Task requirements: In the records below, find each line holding the word "signal" and copy it.

Data records:
------

==> src/rtl/pipe_pkg.sv <==
// Shared types for elastic pipeline stages: occupancy encoding, default widths
// and the stage payload structs that instances size DATA_W from.
package pipe_pkg;

    localparam int DEF_DATA_W = 32;
    localparam int DEF_CNT_W  = 16;

    typedef enum logic [1:0] {OCC_EMPTY, OCC_ONE, OCC_TWO} occ_e;

    typedef struct packed {
        logic [31:0] result;
        logic [4:0]  rd;
        logic        wb_en;
    } mem_wb_payload_t;

    function automatic logic [1:0] occ_count(input occ_e s);
        case (s)
            OCC_ONE: return 2'd1;
            OCC_TWO: return 2'd2;
            default: return 2'd0;
        endcase
    endfunction

endpackage

==> src/rtl/pipe_stage_hs_if.sv <==
// Valid/ready payload channel; master drives valid/data, slave drives ready.
interface pipe_stage_hs_if #(
    parameter int DATA_W = 32
);
    logic              valid;
    logic              ready;
    logic [DATA_W-1:0] data;

    modport master (output valid, output data, input ready);
    modport slave  (input valid, input data, output ready);
endinterface

==> src/rtl/pipe_stage_hs_sat_counter.sv <==
// Saturating up-counter for performance events; sticks at all-ones.
module sat_counter #(
    parameter int CNT_W = 16
) (
    input  logic             clk,
    input  logic             rst,
    input  logic             i_inc,
    output logic [CNT_W-1:0] o_cnt
);

    logic [CNT_W-1:0] r_cnt;

    always_ff @(posedge clk or posedge rst) begin
        if (rst)                         r_cnt <= '0;
        else if (i_inc && (r_cnt != '1)) r_cnt <= r_cnt + 1'b1;
    end

    assign o_cnt = r_cnt;

endmodule

==> src/rtl/pipe_stage_hs.sv <==
// Elastic pipeline register with valid/ready handshake, flush, optional
// two-entry skid buffer (registered in_ready) and a saturating stall counter.
module pipe_stage_hs
    import pipe_pkg::*;
#(
    parameter int                DATA_W    = DEF_DATA_W,
    parameter int                SKID      = 1,
    parameter logic [DATA_W-1:0] RESET_VAL = '0,
    parameter int                CNT_W     = DEF_CNT_W
) (
    input  logic             clk,
    input  logic             rst,
    input  logic             i_flush,
    pipe_stage_hs_if.slave   i_up,
    pipe_stage_hs_if.master  o_dn,
    output logic [1:0]       o_occupancy,
    output logic [CNT_W-1:0] o_stall_cnt
);

    occ_e              r_state;
    logic              r_out_valid;
    logic              r_in_ready;
    logic [1:0]        r_occ;
    logic [DATA_W-1:0] r_main;
    logic [DATA_W-1:0] r_skid;

    occ_e w_nxt;
    logic w_in_ready;
    logic w_in_fire;
    logic w_out_fire;
    logic w_ld_main;
    logic w_ld_skid;
    logic w_main_from_skid;

    // Without the skid entry, a full stage can only accept when it drains.
    assign w_in_ready = (SKID != 0) ? r_in_ready : (!r_out_valid || o_dn.ready);
    assign w_in_fire  = i_up.valid && w_in_ready;
    assign w_out_fire = r_out_valid && o_dn.ready;

    always_comb begin
        w_nxt            = r_state;
        w_ld_main        = 1'b0;
        w_ld_skid        = 1'b0;
        w_main_from_skid = 1'b0;
        if (i_flush) begin
            w_nxt = OCC_EMPTY;
        end else begin
            case (r_state)
                OCC_EMPTY: if (w_in_fire) begin
                    w_nxt     = OCC_ONE;
                    w_ld_main = 1'b1;
                end
                OCC_ONE: begin
                    if (w_in_fire && w_out_fire) begin
                        w_ld_main = 1'b1;
                    end else if (w_in_fire) begin
                        w_nxt     = OCC_TWO;
                        w_ld_skid = 1'b1;
                    end else if (w_out_fire) begin
                        w_nxt = OCC_EMPTY;
                    end
                end
                OCC_TWO: if (w_out_fire) begin
                    w_nxt            = OCC_ONE;
                    w_ld_main        = 1'b1;
                    w_main_from_skid = 1'b1;
                end
                default: w_nxt = OCC_EMPTY;
            endcase
        end
    end

    // Status outputs are registered from the next state so none of them
    // has a combinational path from out_ready.
    always_ff @(posedge clk or posedge rst) begin
        if (rst) begin
            r_state     <= OCC_EMPTY;
            r_out_valid <= 1'b0;
            r_in_ready  <= 1'b1;
            r_occ       <= 2'd0;
            r_main      <= RESET_VAL;
            r_skid      <= '0;
        end else begin
            r_state     <= w_nxt;
            r_out_valid <= (w_nxt != OCC_EMPTY);
            r_in_ready  <= (w_nxt != OCC_TWO);
            r_occ       <= occ_count(w_nxt);
            if (w_ld_main) r_main <= w_main_from_skid ? r_skid : i_up.data;
            if (w_ld_skid) r_skid <= i_up.data;
        end
    end

    sat_counter #(.CNT_W(CNT_W)) u_stall_cnt (
        .clk   (clk),
        .rst   (rst),
        .i_inc (r_out_valid && !o_dn.ready),
        .o_cnt (o_stall_cnt)
    );

    assign i_up.ready  = w_in_ready;
    assign o_dn.valid  = r_out_valid;
    assign o_dn.data   = r_main;
    assign o_occupancy = r_occ;

endmodule

==> src/flat_wrapper.sv <==
// flat-port wrapper written by rule: the top's interface ports become plain ports
module pipe_stage_hs_flat import pipe_pkg::*;
#(
    parameter int                DATA_W    = DEF_DATA_W,
    parameter int                SKID      = 1,
    parameter logic [DATA_W-1:0] RESET_VAL = '0,
    parameter int                CNT_W     = DEF_CNT_W
)
  (clk, rst, i_flush, o_occupancy, o_stall_cnt, i_up_valid, i_up_data, i_up_ready, o_dn_valid, o_dn_data, o_dn_ready);
  pipe_stage_hs_if #(.DATA_W(DATA_W)) i_up_i ();
  pipe_stage_hs_if #(.DATA_W(DATA_W)) o_dn_i ();
  input  logic clk;
  input  logic rst;
  input  logic i_flush;
  output logic [1:0] o_occupancy;
  output logic [CNT_W-1:0] o_stall_cnt;
  input wire logic [$bits(i_up_i.valid)-1:0] i_up_valid;
  input wire logic [$bits(i_up_i.data)-1:0] i_up_data;
  output wire logic [$bits(i_up_i.ready)-1:0] i_up_ready;
  output wire logic [$bits(o_dn_i.valid)-1:0] o_dn_valid;
  output wire logic [$bits(o_dn_i.data)-1:0] o_dn_data;
  input wire logic [$bits(o_dn_i.ready)-1:0] o_dn_ready;
  assign i_up_i.valid = i_up_valid;
  assign i_up_i.data = i_up_data;
  assign i_up_ready = i_up_i.ready;
  assign o_dn_valid = o_dn_i.valid;
  assign o_dn_data = o_dn_i.data;
  assign o_dn_i.ready = o_dn_ready;
  pipe_stage_hs #(.DATA_W(DATA_W), .SKID(SKID), .RESET_VAL(RESET_VAL), .CNT_W(CNT_W)) u_core (.clk(clk), .rst(rst), .i_flush(i_flush), .i_up(i_up_i), .o_dn(o_dn_i), .o_occupancy(o_occupancy), .o_stall_cnt(o_stall_cnt));
endmodule
==> config.mk <==
export PLATFORM = sky130hd
export DESIGN_NAME = pipe_stage_hs_flat
export DESIGN_NICKNAME = d
export VERILOG_FILES = /design/src/rtl/pipe_pkg.sv /design/src/rtl/pipe_stage_hs_if.sv /design/src/rtl/pipe_stage_hs_sat_counter.sv /design/src/rtl/pipe_stage_hs.sv /design/src/flat_wrapper.sv
export SDC_FILE = /design/constraint.sdc
export NUM_CORES = 1
export LEC_CHECK = 0
export CAP_MARGIN = 25
export CORE_ASPECT_RATIO = 1.4
export CORE_MARGIN = 2
export CORE_UTILIZATION = 46
export CTS_BUF_LIST = sky130_fd_sc_hd__clkbuf_8
export CTS_CLUSTER_SIZE = 20
export DETAILED_ROUTE_END_ITERATION = 16
export PLACE_DENSITY = 0.83
export SYNTH_ARGS = -nofsm -noshare
export SYNTH_HDL_FRONTEND = slang
export SYNTH_HIERARCHICAL = 1
export SYNTH_SLANG_ARGS = --single-unit
==> constraint.sdc <==
create_clock -name clk -period 2.3 [get_ports clk]
set_clock_uncertainty 0.05 [all_clocks]
set_input_delay 0.46 -clock clk [delete_from_list [all_inputs] [get_ports clk]]
set_output_delay 0.46 -clock clk [all_outputs]
set_load 0.1 [all_outputs]
# [Word level (Yosys, flattened, before mapping)]
# Cells that the tools add are included.
[classes] addsub=1 mul=0 div_mod_pow=0 magnitude_cmp=0 n_eq_ne=6 shifts=0 mux=19 bitwise_logic=0 reduce_logical=8
[ops] operator="32-bit two-way mux" count=1
[ops] operator="16-bit by 1-bit adder with 16-bit output, second input constant" count=1
[ops] operator="16-bit inequality test, second input constant" count=1
[ops] operator="2-bit two-way mux" count=6
[ops] operator="1-bit two-way mux" count=9
[ops] operator="2-bit one-hot mux with 3 select lines" count=1
[ops] operator="1-bit logical AND" count=5
[ops] operator="2-bit by 1-bit == test with 1-bit output, second input constant" count=2
[ops] operator="2-bit == test, second input constant" count=2
[ops] operator="2-bit one-hot mux with 2 select lines" count=1
[ops] operator="1-bit one-hot mux with 3 select lines" count=1
[ops] operator="2-bit zero test" count=1
[ops] operator="2-bit inequality test, second input constant" count=1
[ops] operator="2-bit nonzero test" count=1
[ops] operator="1-bit zero test" count=1
[word_totals] ff_bits=86 latchBits=0 ramBits=0 romBits=0 output_inout_bits=52 elab_cells=41 mem_count=0

# [Logic depth before layout (Yosys ltp)]
# Gate-level depths: netlist of the first run.
[depth] depth_word=8 depth_mapped=6 depth_no_buf=5

# [Modules after synthesis]
# Netlist of the first run, hierarchy kept.
[by_module_without_submodules] module="pipe_stage_hs" instances=1 cells_per_inst=232 area_each_um2=2921.6 seq_area_each_um2=1752.9
[by_module_without_submodules] module="sat_counter" instances=1 cells_per_inst=71 area_each_um2=805.8 seq_area_each_um2=400.4

# [Least setup slack after synthesis of the first run]
# No wires, ideal clock.
[synth_path] kind="register to register" from="reg u_core.r_out_valid (netlist: u_core/o_dn.valid)" to="reg u_core.u_stall_cnt.r_cnt[14] (netlist: u_core/u_stall_cnt/o_cnt[14])" arrival_ns=2.141 required_ns=2.124 setup_slack_ns=-0.016 path_stages_with_launch=6 path_buffers=0 period_less_slack_ns=2.316 cell_sequence="dfrtp_1 > nor2b_1 > and4_1 > nand3_1 > nor2_1 > mux2_2"
[synth_via] elab_chain_len=2
[synth_rtl] item="start, declared" line_no="pipe_stage_hs.sv:21" source="logic r_out_valid;"
[synth_rtl] item="start signal, assigned" line_no="pipe_stage_hs.sv:85" source="r_out_valid <= (w_nxt != OCC_EMPTY);"
[synth_rtl] item="1-bit logical AND" line_no="pipe_stage_hs.sv:96" source=".i_inc (r_out_valid && !o_dn.ready),"
[synth_rtl] item="1-bit logical AND" line_no="pipe_stage_hs_sat_counter.sv:15" source="else if (i_inc && (r_cnt != '1)) r_cnt <= r_cnt + 1'b1;"
[synth_rtl] item="end signal, assigned" line_no="pipe_stage_hs_sat_counter.sv:15"
[synth_rtl] item="end, declared" line_no="pipe_stage_hs_sat_counter.sv:11" source="logic [CNT_W-1:0] r_cnt;"
# No other way between the ends.
# A chain may end at the register's enable or synchronous reset.

# [Final worst setup path of the first run]
[layout_path] from="in i_up_valid" to="reg u_core.r_main[30] (netlist: u_core/o_dn.data[30])"
[layout_via] elab_chain_len=5
[layout_rtl] item="start, declared" line_no="flat_wrapper.sv:17" source="input wire logic [$bits(i_up_i.valid)-1:0] i_up_valid;"
[layout_rtl] item="1-bit logical AND (*)" line_no="pipe_stage_hs.sv:37" source="assign w_in_fire = i_up.valid && w_in_ready;"
[layout_rtl] item="1-bit logical AND" line_no="pipe_stage_hs.sv:54" source="if (w_in_fire && w_out_fire) begin"
[layout_rtl] item="1-bit two-way mux" line_no="pipe_stage_hs.sv:54"
[layout_rtl] item="1-bit one-hot mux with 3 select lines (*)" line_no="pipe_stage_hs.sv:48" source="case (r_state)"
[layout_rtl] item="1-bit two-way mux (*)" line_no="pipe_stage_hs.sv:45" source="if (i_flush) begin"
[layout_rtl] item="end signal, assigned" line_no="pipe_stage_hs.sv:88" source="if (w_ld_main) r_main <= w_main_from_skid ? r_skid : i_up.data;"
[layout_rtl] item="end, declared" line_no="pipe_stage_hs.sv:24" source="logic [DATA_W-1:0] r_main;"
# Mark *: on every way between the ends. The rest lies on a longest branch, timed or not.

------

Answer to this problem:
[synth_rtl] item="start signal, assigned" line_no="pipe_stage_hs.sv:85" source="r_out_valid <= (w_nxt != OCC_EMPTY);"
[synth_rtl] item="end signal, assigned" line_no="pipe_stage_hs_sat_counter.sv:15"
[layout_rtl] item="end signal, assigned" line_no="pipe_stage_hs.sv:88" source="if (w_ld_main) r_main <= w_main_from_skid ? r_skid : i_up.data;"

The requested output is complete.